> _Exercise_
Copy out all of the data that follows, exactly as it appears.

> _The data_
==> config.mk <==
export PLATFORM = sky130hd
export DESIGN_NAME = earliest_free_room_allocator_unit_flat
export DESIGN_NICKNAME = d
export VERILOG_FILES = /design/src/rtl/efra_pkg.sv /design/src/rtl/efra_if.sv /design/src/rtl/efra_room_mem.sv /design/src/rtl/earliest_free_room_allocator_unit.sv /design/src/flat_wrapper.sv
export VERILOG_INCLUDE_DIRS = /design/src /design/src/rtl
export SDC_FILE = /design/constraint.sdc
export NUM_CORES = 1
export LEC_CHECK = 0
export ABC_AREA = 1
export BUFFER_PORTS_ARGS = -buffer_cell sky130_fd_sc_hd__buf_2
export CELL_PAD_IN_SITES_DETAIL_PLACEMENT = 1
export CELL_PAD_IN_SITES_GLOBAL_PLACEMENT = 1
export CORE_ASPECT_RATIO = 1.5
export CORE_MARGIN = 2
export CORE_UTILIZATION = 30
export DETAILED_ROUTE_END_ITERATION = 8
export GPL_TIMING_DRIVEN = 0
export PLACE_DENSITY = 0.52
export SLEW_MARGIN = 20
export SYNTH_ARGS = -nofsm -noshare
export SYNTH_HDL_FRONTEND = slang
export SYNTH_SLANG_ARGS = --single-unit
==> constraint.sdc <==
create_clock -name clk_i -period 7.3 [get_ports clk_i]
set_clock_uncertainty 0.1 [all_clocks]
set_input_delay 0.73 -clock clk_i [delete_from_list [all_inputs] [get_ports clk_i]]
set_output_delay 0.73 -clock clk_i [all_outputs]
set_load 0.005 [all_outputs]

> _Problem solution_
==> config.mk <==
export PLATFORM = sky130hd
export DESIGN_NAME = earliest_free_room_allocator_unit_flat
export DESIGN_NICKNAME = d
export VERILOG_FILES = /design/src/rtl/efra_pkg.sv /design/src/rtl/efra_if.sv /design/src/rtl/efra_room_mem.sv /design/src/rtl/earliest_free_room_allocator_unit.sv /design/src/flat_wrapper.sv
export VERILOG_INCLUDE_DIRS = /design/src /design/src/rtl
export SDC_FILE = /design/constraint.sdc
export NUM_CORES = 1
export LEC_CHECK = 0
export ABC_AREA = 1
export BUFFER_PORTS_ARGS = -buffer_cell sky130_fd_sc_hd__buf_2
export CELL_PAD_IN_SITES_DETAIL_PLACEMENT = 1
export CELL_PAD_IN_SITES_GLOBAL_PLACEMENT = 1
export CORE_ASPECT_RATIO = 1.5
export CORE_MARGIN = 2
export CORE_UTILIZATION = 30
export DETAILED_ROUTE_END_ITERATION = 8
export GPL_TIMING_DRIVEN = 0
export PLACE_DENSITY = 0.52
export SLEW_MARGIN = 20
export SYNTH_ARGS = -nofsm -noshare
export SYNTH_HDL_FRONTEND = slang
export SYNTH_SLANG_ARGS = --single-unit
==> constraint.sdc <==
create_clock -name clk_i -period 7.3 [get_ports clk_i]
set_clock_uncertainty 0.1 [all_clocks]
set_input_delay 0.73 -clock clk_i [delete_from_list [all_inputs] [get_ports clk_i]]
set_output_delay 0.73 -clock clk_i [all_outputs]
set_load 0.005 [all_outputs]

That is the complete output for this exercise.